Elucidating the stabilizing effect of copper substitution in high voltage P2-type layered oxides for sodium-ion batteries

Abstract

P2-type layered sodium transition-metal oxides are promising high-energy cathodes for sodium-ion batteries but suffer from structural degradation and irreversible redox reactions particularly in the high-voltage region, resulting in rapid capacity fade. This study investigates how Cu substitution affects the structural evolution, redox mechanisms, and electrochemical performance of P2-type Na_2/3Mn_2/3Ni_1/3−yCu_yO₂ (y = 0, 1/6, 1/3) cathodes for sodium-ion batteries.

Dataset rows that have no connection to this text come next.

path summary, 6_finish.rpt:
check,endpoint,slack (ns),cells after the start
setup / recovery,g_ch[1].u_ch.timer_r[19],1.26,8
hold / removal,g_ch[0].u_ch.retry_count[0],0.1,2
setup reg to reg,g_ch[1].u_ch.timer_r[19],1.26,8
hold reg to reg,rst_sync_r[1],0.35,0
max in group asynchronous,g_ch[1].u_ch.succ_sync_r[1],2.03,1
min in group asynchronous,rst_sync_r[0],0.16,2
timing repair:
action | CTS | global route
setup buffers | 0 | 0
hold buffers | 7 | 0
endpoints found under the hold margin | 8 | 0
File: config.mk
export PLATFORM = sky130hd
export DESIGN_NAME = wave_sequencer
export DESIGN_NICKNAME = d
export VERILOG_FILES = /design/src/rtl/wave_sequencer.sv
export SDC_FILE = /design/constraint.sdc
export NUM_CORES = 1
export LEC_CHECK = 0
export ABC_AREA = 1
export BUFFER_PORTS_ARGS = -buffer_cell sky130_fd_sc_hd__clkbuf_2
export CAP_MARGIN = 20
export CORE_MARGIN = 3
export CORE_UTILIZATION = 43
export CTS_CLUSTER_DIAMETER = 50
export DETAILED_ROUTE_END_ITERATION = 16
export HOLD_SLACK_MARGIN = 0.02
export SYNTH_ARGS = -nofsm -noshare
export SYNTH_HDL_FRONTEND = slang
export SYNTH_SLANG_ARGS = --single-unit
File: constraint.sdc
create_clock -name clk -period 3.5 [get_ports clk]
set_clock_uncertainty 0.15 [all_clocks]
set_input_delay 0.7 -clock clk [delete_from_list [all_inputs] [get_ports clk]]
set_output_delay 0.7 -clock clk [all_outputs]
set_load 0.05 [all_outputs]
===== src/rtl/sprite_collision_probe.sv =====
// Scans the sprite's leading edge against the wall-tile map once per frame tick
// and reports whether the next step in the key direction would hit a wall.
module sprite_collision_probe
    import sprite_pkg::*;
#(
    parameter int unsigned TILE_SHIFT = 3,
    parameter int unsigned STEP       = 2,
    parameter int unsigned READ_LAT   = 2
) (
    input  logic        Clk,
    input  logic        Reset,
    input  logic        frame_clk,
    input  logic [7:0]  keycode,
    input  logic [9:0]  spriteX,
    input  logic [9:0]  spriteY,
    input  logic [9:0]  spriteS,
    output logic [12:0] mem_addr,
    output logic        mem_rd,
    input  logic        mem_data,
    output logic        collision,
    output logic        busy,
    output logic        scan_done,
    output logic        overrun
);

    localparam logic signed [11:0] TILE      = 12'(1 << TILE_SHIFT);
    localparam logic [7:0]         WAIT_LAST = 8'(READ_LAT - 1);

    state_e             state;
    dir_e               dir_q;
    logic [9:0]         x_q, y_q, s_q;
    logic signed [11:0] o_q;
    logic               last_q;
    logic               result_q;
    logic [7:0]         wait_cnt;
    logic [12:0]        addr_q;
    logic [2:0]         frame_sync;
    logic               frame_rise;

    logic signed [11:0] probe_px, probe_py;
    logic               probe_oob;
    logic [12:0]        probe_addr;
    logic               unused_probe_xy;

    probe_addr_calc #(
        .TILE_SHIFT (TILE_SHIFT),
        .STEP       (STEP)
    ) u_calc (
        .dir           (dir_q),
        .x             (x_q),
        .y             (y_q),
        .s             (s_q),
        .o             (o_q),
        .px            (probe_px),
        .py            (probe_py),
        .out_of_bounds (probe_oob),
        .addr          (probe_addr)
    );

    assign unused_probe_xy = ^{probe_px, probe_py};

    // Two sync flops plus one history flop for edge detection
    always_ff @(posedge Clk or posedge Reset) begin
        if (Reset) begin
            frame_sync <= 3'b000;
        end else begin
            frame_sync <= {frame_sync[1:0], frame_clk};
        end
    end

    assign frame_rise = frame_sync[1] & ~frame_sync[2];

    // The read strobe must coincide with the address decision made in ISSUE
    assign mem_rd   = (state == ISSUE) && !probe_oob;
    assign mem_addr = (state == ISSUE) ? probe_addr : addr_q;

    always_ff @(posedge Clk or posedge Reset) begin
        if (Reset) begin
            state     <= IDLE;
            dir_q     <= DIR_NONE;
            x_q       <= '0;
            y_q       <= '0;
            s_q       <= '0;
            o_q       <= '0;
            last_q    <= 1'b0;
            result_q  <= 1'b0;
            wait_cnt  <= '0;
            addr_q    <= '0;
            collision <= 1'b0;
            busy      <= 1'b0;
            scan_done <= 1'b0;
            overrun   <= 1'b0;
        end else begin
            scan_done <= 1'b0;
            if (frame_rise && state != IDLE) begin
                overrun <= 1'b1;
            end
            case (state)
                IDLE: begin
                    if (frame_rise) begin
                        state <= LATCH;
                        busy  <= 1'b1;
                    end
                end
                LATCH: begin
                    x_q    <= spriteX;
                    y_q    <= spriteY;
                    s_q    <= spriteS;
                    dir_q  <= decode_key(keycode);
                    o_q    <= -signed'({2'b00, spriteS});
                    last_q <= (spriteS == 10'd0);
                    if (decode_key(keycode) == DIR_NONE) begin
                        result_q <= 1'b0;
                        state    <= DONE;
                    end else begin
                        state <= ISSUE;
                    end
                end
                ISSUE: begin
                    if (probe_oob) begin
                        result_q <= 1'b1;
                        state    <= DONE;
                    end else begin
                        addr_q   <= probe_addr;
                        wait_cnt <= '0;
                        state    <= WAIT;
                    end
                end
                WAIT: begin
                    if (wait_cnt == WAIT_LAST) begin
                        state <= CHECK;
                    end else begin
                        wait_cnt <= wait_cnt + 8'd1;
                    end
                end
                CHECK: begin
                    if (mem_data) begin
                        result_q <= 1'b1;
                        state    <= DONE;
                    end else if (last_q) begin
                        result_q <= 1'b0;
                        state    <= DONE;
                    end else begin
                        // Clamp the final probe onto the far corner of the edge
                        if (o_q + TILE >= signed'({2'b00, s_q})) begin
                            o_q    <= signed'({2'b00, s_q});
                            last_q <= 1'b1;
                        end else begin
                            o_q <= o_q + TILE;
                        end
                        state <= ISSUE;
                    end
                end
                DONE: begin
                    collision <= result_q;
                    scan_done <= 1'b1;
                    busy      <= 1'b0;
                    state     <= IDLE;
                end
                default: state <= IDLE;
            endcase
        end
    end

endmodule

Cu substitution not only raises the average voltage of the practically delivered capacity upon extended cycling, thereby increasing energy density, but also shifts the undesired high-voltage plateau, associated with irreversible Ni⁴⁺/Ni³⁺ and/or oxygen redox, to potentials beyond the practical operating window. This enables the partially substituted Na_2/3Mn_2/3Ni_1/6Cu_1/6O₂ to deliver 94.8 mAh g⁻¹ at an average voltage of 3.45 V (320 Wh kg⁻¹) with 92% capacity retention after 100 cycles in half cells. Operando synchrotron X-ray diffraction reveals that this enhanced stability arises from a distinct phase evolution: while Na_2/3Mn_2/3Ni_1/3O₂ develops a P2 to O2 transition together with a loss of crystallinity in the form of stacking faults, the partially Cu-substituted sample forms a more reversible OP4 structure above 4.0 V with less pronounced interlayer-spacing changes. Operando X-ray absorption reveals sequential Ni²⁺ and Cu²⁺ oxidation to Ni³⁺ and Cu³⁺, respectively. Extended X-ray absorption fine structure (EXAFS) analysis, corroborated by density functional theory (DFT) calculations, shows that in Na_2/3Mn_2/3Ni_1/6Cu_1/6O₂ NiO₆ and CuO₆ octahedra undergo almost-simultaneous opposite Jahn–Teller-distortion trends. This phenomenon reduces the effective overall Jahn–Teller-related lattice strain during (de)sodiation, compared to Na_2/3Mn_2/3Ni_1/3O₂ and Na_2/3Mn_2/3Cu_1/3O₂. Full-cell tests vs. hard carbon demonstrate the practical relevance, with Na_2/3Mn_2/3Ni_1/6Cu_1/6O₂ retaining 80% of its initial energy after 310 cycles and 50% after 1130 cycles at 100 mA g⁻¹, establishing partial Cu substitution as an effective route to stabilize high-voltage P2-type layered oxides for durable sodium-ion batteries.